Years ago, there was a Grand Central Store just past 3300 South on State Street. Back in the day, if you wanted something, anything, you went to Grand Central. For us, it wasn't an everyday or easy thing to do, since we lived miles away in Bingham Canyon, but at Christmastime, particularly, I remember going to Grand Central for a couple hours of exciting shopping.
It's where I bought my first album—a collection of barely notable songs from the 1960s, including the Billy Joe Royal small hit, "Down in the Boondocks." Bought my first and only album by The Monkees there, too. And goldfish, jigsaw puzzles, model airplanes and clothes. Grand Central had it all, I tell ya.

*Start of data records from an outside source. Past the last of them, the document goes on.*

[src/logic/flash_pump_pkg.sv]
// shared constants for the pump status register and programming entry logic
package flash_pump_pkg;

    // ==========================================================
    // pump status and power register layout
    localparam int NEG_SEL_HI = 5;               // negative level select msb
    localparam int NEG_SEL_LO = 4;               // negative level select lsb
    localparam int POS_SEL_HI = 1;               // positive level select msb
    localparam int POS_SEL_LO = 0;               // positive level select lsb
    localparam logic [8:0] REG_RESET = 9'h000;   // register reset value
    localparam logic [5:0] CTRL_MASK = 6'h33;    // bits 3..2 reserved, kept zero

    // ==========================================================
    // parallel programming port
    localparam logic [2:0] SEL_PUMP_REG = 3'h5;  // register-select code of this register

    // ==========================================================
    // mode pin encodings
    localparam logic [2:0] MODE_PROM = 3'h1;     // parallel writer mode
    localparam logic [2:0] MODE_USER_EXP = 3'h4; // user program, expanded bus
    localparam logic [2:0] MODE_USER_ONE = 3'h5; // user program, single chip
    localparam logic [2:0] MODE_BOOT_EXP = 3'h6; // boot, expanded bus
    localparam logic [2:0] MODE_BOOT_ONE = 3'h7; // boot, single chip
    localparam logic [1:0] STRAP_WAIT = 2'h2;    // cycles after release before capture

    // ==========================================================
    // boot download
    localparam longint BOOT_CORE_HZ = 33860000;  // core clock assumed by boot program
    localparam longint BOOT_BAUD = 38400;        // host bit rate in bps
    localparam logic [15:0] BOOT_BAUD_DIV = 16'(BOOT_CORE_HZ / (16 * BOOT_BAUD));
    localparam logic [31:0] LOADER_BASE = 32'h0803_0000; // first loader byte
    localparam logic [31:0] LOADER_LAST = 32'h0803_ffff; // last loader byte

    // ==========================================================
    // gate voltage codes in whole volts (magnitude)
    localparam logic [3:0] V4 = 4'h4;
    localparam logic [3:0] V5 = 4'h5;
    localparam logic [3:0] V6 = 4'h6;
    localparam logic [3:0] V7 = 4'h7;
    localparam logic [3:0] V8 = 4'h8;
    localparam logic [3:0] V9 = 4'h9;
    localparam logic [3:0] V10 = 4'ha;

    // boot download sequence, gray along the usual path
    typedef enum logic [1:0] {
        BOOT_IDLE = 2'b00,
        BOOT_SYNC = 2'b01,
        BOOT_LOAD = 2'b11,
        BOOT_DONE = 2'b10
    } boot_state_t;

endpackage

And it was most certainly around Christmas season that my mom bought one of her many Christmas albums. She could sing like a canary, and she knew all the words to all the songs, and every Christmas she'd buy a new holiday album with all the old songs performed by different artists.
There she'd be around this time of year, flocking the Christmas tree with some artificial snow purchased at Grand Central. I thought it was nutty: After all, the snow outside our door was a few feet deep and here we sat inside, with fake snow sprayed onto our tree that a brother or uncle chopped down in the nearby hills. It was now standing perfectly in our living room, crutched up by a homemade tree stand that my dad fashioned with scraps of wood and his table saw. Some years, the tree was fake, too—basically a broomstick with silver tinsel branches poking off of it, and the streaming colors from the rotating color wheel shining right through the damned thing, but, you know, trends.

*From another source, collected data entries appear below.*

<file path="config.mk">
export PLATFORM = sky130hd
export DESIGN_NAME = hbmd_ctrl
export DESIGN_NICKNAME = d
export VERILOG_FILES = /design/src/hbmd_pkg.sv /design/src/hbmd_ctrl.sv /design/src/hbmd_pwm_gen.sv
export SDC_FILE = /design/constraint.sdc
export NUM_CORES = 1
export LEC_CHECK = 0
export ABC_AREA = 1
export BUFFER_PORTS_ARGS = -buffer_cell sky130_fd_sc_hd__buf_2
export CAP_MARGIN = 10
export CELL_PAD_IN_SITES_DETAIL_PLACEMENT = 1
export CELL_PAD_IN_SITES_GLOBAL_PLACEMENT = 2
export CORE_MARGIN = 1
export CORE_UTILIZATION = 32
export DETAILED_ROUTE_END_ITERATION = 8
export HOLD_SLACK_MARGIN = 0.12
export PLACE_DENSITY_LB_ADDON = 0.1
export SETUP_SLACK_MARGIN = 0.15
export SKIP_LAST_GASP = 1
export SYNTH_ARGS = -nofsm -noshare
export SYNTH_HDL_FRONTEND = slang
export SYNTH_HIERARCHICAL = 1
export SYNTH_SLANG_ARGS = --single-unit
</file>
<file path="constraint.sdc">
create_clock -name clk -period 0.8 [get_ports clk]
set_input_delay 0.08 -clock clk [delete_from_list [all_inputs] [get_ports clk]]
set_output_delay 0.08 -clock clk [all_outputs]
set_load 0.03 [all_outputs]
</file>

Our tree always stood right in front of my dad's liquor stash—an association so connected to me that I swear gin would have been the gift of the fourth Magi if there were one. And across the room, stretching nearly a full wall of our living room, was our stereo, complete with sliding doors that held what passed for a record collection in those days, maybe 30 albums or so, with the largest percentage dedicated to Christmas hymns. My mom, every year, sang along, taking a break only to open the stencil kit she most certainly bought at Grand Central, holding a paper stencil (of a candle, perhaps) against the window and spraying that Grand Central stencil goop all over get out to create a winter Christmas scene. It was some kind of sticky, colorful, gluey stuff, like visible, thick hairspray, but it's all we had, and each of our windows became painted with a green wreath, a white snowflake or a jolly red Santa Claus. I can't think of anyone who had Christmas lights in our corner of Bingham Canyon, but stenciled windows? Oh yeah. Everyone who could afford it. Many just had green paper wreaths.
During one Christmas season she brought home yet another collection of Christmas "hits." Two of her favorite singers were Johnny Mathis and Nat King Cole, and each performed this particular song, but I'm pretty sure it was the Mathis version that got me hooked. Today, I was doing my annual last-minute shopping early (three days before Christmas; I like to shop on Christmas Eve when, on occasion, I've named my price for certain items or threatened to walk off—I get my price. Merry Christmas to me), when this song played over the store intercom:
O come all ye faithful,
Joyful and triumphant,
O come ye, O come ye to Bethlehem.
Come and behold Him,
Born the King of Angels;
O Come, let us adore Him,
O Come, let us adore Him,
O Come, let us adore Him,
Christ the Lord.
And so on.
It's my favorite Christmas song, the one that stirs the deepest memories and the one that stops me dead in my tracks each time I hear it, no matter who is singing, be it Mathis, or Cole—or George Strait, Faith Hill, Josh Groban, Frank Sinatra, Luther Vandross, The Mormon Tabernacle Choir, or even (especially?) Weezer. The great tenor Pavarotti himself did an elegant version, but in the original Latin—Adeste Fideles. I listened to it today. Talk about the shivers. Goodness, in this age of text messages and emojis, music is often just one more annoying abstraction, and I'd nearly forgotten what it means to be moved by words and music. We are indeed lucky not to be weeds or rocks.
I stood in the store today and listened and remembered. And the memories were good. For the record, I happen to believe that Christmas means more than getting two front teeth or watching Mommy kiss Santa—unless of course, Mommy and Santa are starring in one of those so-called "Adult Content" movies that I've never purchased in a hotel in Omaha.
Christmas is good. I, however, haven't always been, and like many of you, I've come to dread the day and this entire shopping-spree season. This year, I'll try to be a good boy. I hope you will be as well. Meanwhile, I've got but one Christmas message: The Happy Holiday police and Bill O'Reilly "War on Christmas" cadets can both kiss my Greek kolo.
Wherever you were when you were 7 or 11, do return to that moment, if only for the time it takes to light a candle. If you go to church, fine; if you don't, fine. But, somewhere, celebrate a nice memory. I'll remember window stencils and Mom singing with Johnny Mathis. Peace to you. Merry Christmas, too.